Our children are still developing this level of control and so, when they rage, more than anything, they need us to love them and support them through the intense hurt they are feeling.
Like adults, there are a huge range of differences in the way children react to rage. Some children scream and flail in their parent’s proximity, others take themselves to their bedroom, slamming the door and vocalising their disgust to noone in particular and others take a more physical approach which can include screaming and shouting whilst hitting, kicking, pinching, scratching, throwing objects and generally causing destruction to those around them.
As a parent of a child who engages in physically destructive behaviours when she rages, I have considerable experience with managing it – some good and some not so much.
It is hard, possibly one of the hardest things both physically and mentally I have had to deal with as a parent in recent years. But I acknowledge that my hard and her hard are not comparable. Understanding how SHE must feel in those moments of being completely out of control, feeling that level of pain and anger, has made me reevaluate how I am helping her through these moments.
I had thought, staying calm and level-headed whilst she rages (most of the time) was enough to give her the space she needed to work through her emotion. I had also confidently (read: sternly) let her know that it was not okay to hit/ hurt etc and I had helped both her and me achieve success with this by putting a door between us and staying close by until she calmed herself.
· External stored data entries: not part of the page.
What follows belongs to an exercise in optimizing a design on an open flow for small area and a short achievable clock period; a production flow would make more cautious choices. The clock port is modelled as an ideal driver, which makes a skipped or thinned clock tree look cheaper than it is; a real chip needs a root buffer or a tree. Power figures rest on the tool's default switching activity, not on a simulated workload.

oak:
Design simple_fixed_2, start of the top module:
module simple_fixed_2
(
    input  logic         clk,
    input  logic         reset,
    input  logic [0:10]  op,
    input  logic [2:0]   format,
    input  logic [6:0]   rt_addr,
    input  logic [0:127] ra,
    input  logic [0:127] rb,
    input  logic [0:17]  imm,
    input  logic         reg_write,
    output logic [0:127] rt_wb,
    output logic [6:0]   rt_addr_wb,
    output logic         reg_write_wb
);
==> module simple_fixed_2, before the edit <==
module simple_fixed_2
(
    input  logic         clk,
    input  logic         reset,
    input  logic [0:10]  op,
    input  logic [2:0]   format,
    input  logic [6:0]   rt_addr,
    input  logic [0:127] ra,
    input  logic [0:127] rb,
    input  logic [0:17]  imm,
    input  logic         reg_write,
    output logic [0:127] rt_wb,
    output logic [6:0]   rt_addr_wb,
    output logic         reg_write_wb
);
    localparam int S0 = 1;   
    logic ok0, ri_fmt, ri0, wide0;
    assign ri_fmt = op[5] ? (format == spu_pkg::FMT_RI7) : (format == spu_pkg::FMT_RR);
    assign ok0   = (op[0:4] == 5'b00001) && op[6] && op[7] && ri_fmt;
    assign ri0   = op[5];
    assign wide0 = !op[8];
    logic [5:0]  s_cl [4];
    logic [4:0]  s_cu [4];
    logic [15:0] s_hu [4];
    logic [15:0] s_hl [4];
    logic [1:0]  s_sg [4];
    for (genvar j = 0; j < 4; j++) begin : g_s
        logic [31:0] x, b;
        assign x = ra[32*j +: 32];
        assign b = rb[32*j +: 32];
        assign s_cl[j] = ri0 ? imm[12:17] : b[5:0];
        assign s_cu[j] = ri0 ? imm[13:17] : (wide0 ? b[4:0] : b[20:16]);
        assign s_sg[j] = {x[31], wide0 ? x[31] : x[15]};
        sf2_shifter #(.LO(0), .HI(S0-1)) u_u (.x(x[31:16]), .amt(s_cu[j][3:0]), .y(s_hu[j]));
        sf2_shifter #(.LO(0), .HI(S0-1)) u_l (.x(x[15:0]),  .amt(s_cl[j][3:0]), .y(s_hl[j]));
    end
    logic         r1_ok, r1_we;
    logic [6:0]   r1_addr;
    logic         r1_wide;
    logic [1:0]   r1_kind;
    logic [15:0]  r1_hu [4];
    logic [15:0]  r1_hl [4];
    logic [5:0]   r1_cl [4];
    logic [4:0]   r1_cu [4];
    logic [1:0]   r1_sg [4];
    always_ff @(posedge clk or negedge reset) begin
        if (!reset) begin
            r1_ok   <= 1'b0;
            r1_we   <= 1'b0;
            r1_addr <= '0;
        end else begin
            r1_ok   <= ok0;
            r1_we   <= reg_write;
            r1_addr <= rt_addr;
        end
    end
    always_ff @(posedge clk) begin
        r1_wide <= wide0;
        r1_kind <= op[9:10];
        for (int j = 0; j < 4; j++) begin
            r1_hu[j] <= s_hu[j];
            r1_hl[j] <= s_hl[j];
            r1_cl[j] <= s_cl[j];
            r1_cu[j] <= s_cu[j];
            r1_sg[j] <= s_sg[j];
        end
    end
    logic [0:127] a_rt;
    logic         shl, rot, arith;
    assign shl   = r1_kind == spu_pkg::SH_SHL_OP;
    assign rot   = r1_kind == spu_pkg::SH_ROT_OP;
    assign arith = r1_kind == spu_pkg::SH_ROTMA_OP;
    function automatic logic [15:0] therm(input logic [3:0] c);
        logic [15:0] t;
        t = 16'hFFFF;
        for (int l = 0; l < 4; l++)
            for (int k = 0; k < 16; k++)
                if (((k >> l) & 1) == 1)
                    t[k] = t[k] | !c[l];
                else
                    t[k] = t[k] & !c[l];
        therm = t;
    endfunction
    for (genvar j = 0; j < 4; j++) begin : g_a
        logic [15:0] hu, hl, ou, ol, gu, gl, t;
        logic [4:0]  cu, cl;
        logic        c5, zu, zl, zw, fu, fl;
        logic        au, bu, ccu, al, bl, ccl;
        sf2_shifter #(.LO(S0), .HI(3)) u_u (.x(r1_hu[j]), .amt(r1_cu[j][3:0]), .y(hu));
        sf2_shifter #(.LO(S0), .HI(3)) u_l (.x(r1_hl[j]), .amt(r1_cl[j][3:0]), .y(hl));
        assign cu = r1_cu[j];
        assign cl = r1_cl[j][4:0];
        assign c5 = r1_cl[j][5];
        assign zu = cu == 5'd0;
        assign zl = cl == 5'd0;
        assign zw = zl && !c5;
        assign fu = r1_ok && arith && r1_sg[j][1];
        assign fl = r1_ok && arith && r1_sg[j][0];
        always_comb begin
            if (rot) begin
                au = 1'b1; bu = 1'b0; ccu = 1'b0;
                al = 1'b1; bl = 1'b0; ccl = 1'b0;
            end else if (r1_wide) begin
                au  = shl ? !c5 && !cl[4] : zw;
                bu  = shl && !c5 && cl[4];
                ccu = !shl && c5 && cl[4];
                al  = shl ? 1'b0 : zw || (c5 && cl[4]);
                bl  = shl && !c5 && !cl[4];
                ccl = !shl && c5;
            end else begin
                au  = !shl && zu;
                bu  = shl && !cu[4];
                ccu = !shl && cu[4];
                al  = !shl && zl;
                bl  = shl && !cl[4];
                ccl = !shl && cl[4];
            end
            au = au && r1_ok; bu = bu && r1_ok; ccu = ccu && r1_ok;
            al = al && r1_ok; bl = bl && r1_ok; ccl = ccl && r1_ok;
        end
        assign gu = therm(cu[3:0]);
        assign gl = therm(cl[3:0]);
        assign t  = r1_wide ? gl ^ {16{cl[4]}} : 16'hFFFF;
        for (genvar k = 0; k < 16; k++) begin : g_k
            logic ku, kl;
            assign ku = au || (gu[k] ? bu : ccu);
            assign kl = al || (gl[k] ? bl : ccl);
            assign ou[k] = ku ? (t[k] ? hu[k] : hl[k]) : fu;
            assign ol[k] = kl ? (t[k] ? hl[k] : hu[k]) : fl;
        end
        assign a_rt[32*j +: 32] = {ou, ol};
    end
    logic [0:127] r2_rt, r3_rt;
    logic [6:0]   r2_addr, r3_addr;
    logic         r2_we, r3_we;
    always_ff @(posedge clk or negedge reset) begin
        if (!reset) begin
            r2_rt   <= '0;
            r2_addr <= '0;
            r2_we   <= 1'b0;
            r3_rt   <= '0;
            r3_addr <= '0;
            r3_we   <= 1'b0;
        end else begin
            r2_rt   <= a_rt;
            r2_addr <= r1_addr;
            r2_we   <= r1_ok & r1_we;
            r3_rt   <= r2_rt;
            r3_addr <= r2_addr;
            r3_we   <= r2_we;
        end
    end
    assign rt_wb        = r3_rt;
    assign rt_addr_wb   = r3_addr;
    assign reg_write_wb = r3_we;
endmodule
Recently, however, these raging moments have been more frequent and more escalating as she has had to deal with some significant changes in her life. It has forced me to really think about the impact of my interaction with her during these hard times and made me realise that simply giving her time to work through it falls short of what she needs.
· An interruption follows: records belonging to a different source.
This design comes from an exercise in tuning for small area and a short achievable clock period on the open sky130 flow, not from production work.
The RTL was checked by simulation tests, not by an equivalence proof against the original design.
Power figures rest on the tool's default switching activity, not on a simulated workload.

## flow/config.mk

```make
export PLATFORM = sky130hd
export DESIGN_NAME = executeStage
export DESIGN_NICKNAME = executeStage
export VERILOG_FILES = /design/flow/design.v
export SDC_FILE = /design/flow/constraint.sdc
export NUM_CORES = 4
export LEC_CHECK = 0
export CAP_MARGIN = 20
export CORE_MARGIN = 2
export CORE_UTILIZATION = 40
export SLEW_MARGIN = 20
```

## flow/constraint.sdc

```tcl
create_clock -name core_clock -period 7.2 [get_ports {clk_i}]
set_input_delay 1.4400 -clock core_clock [delete_from_list [all_inputs] [get_ports {clk_i}]]
set_output_delay 1.4400 -clock core_clock [all_outputs]
set_load 0.01 [all_outputs]
```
RIE Associate, Janet Lansbury has always taught me to show understanding and acceptance of my daughter through all her behaviours and I was finding it increasingly difficult to demonstrate that I accepted her whilst managing these strong behaviours.
She would lash out at me with hits, kicks, scratches and bites and I would let her know that I would not let her hurt me and then take her to her room where she could be safe to rage away from others in the family. I would endeavour to stay with her in her room to show support but would usually end up leaving when I could either feel my calmness waning or when she had screamed at me enough that she wanted me to leave that I believed she meant it.
I would walk out of her room and close the door, letting her know I needed to keep myself and her safe and that I would wait right outside until she had calmed a little.
The thing was, though, when I put the door between us, I was essentially saying “I can’t handle you. You are too hard for me, so you’re on your own with this pain.” More than that, I was sending her the message that there must be something wrong with her; there must be something that needs to be fixed. How hard would this have been for her to hear when her reactions to her burning rage were out of her control.
Janet recently helped me understand that when she comes at me in the initial rage, I need to block her hits calmly but be careful not to overdo this. I was too focused on making her stop hitting (for good) that I was holding her too firmly and speaking to her too sternly. Janet explained that it is better to look her in the eyes and nod in understanding whilst gently deflecting her blocks.
I tried this; I began to see my hands as hands of love not defense. Each interception I had with her was to show her how much I loved her and accepted her hard time; accepted HER. I gentled my voice. My words and tone spoke to her with kindness, not just discipline.
She knows hitting hurts, she can not control this rage yet, so it is important for her that I go with her on her journey with love not contempt.
When she screams at me to leave, I believe, now, that it is better for her that I stay. I know that she needs me to stay because despite her convincing requests that I leave her alone, she always follows me with her rage as I make my way to another part of the house. She wants me to hear all her anger and to reflect my love and acceptance back at her.
I also acknowledge that I am stronger than her. I am capable of physically blocking or gently holding her without getting injured. Yes, I sometimes miss a hit but I am stronger and the pain is mild and short lasting in the grand scheme of things. I am not a victim though, and I will not play that parenting role. It would be equally damaging to my daughter for her to feel that type of power over me.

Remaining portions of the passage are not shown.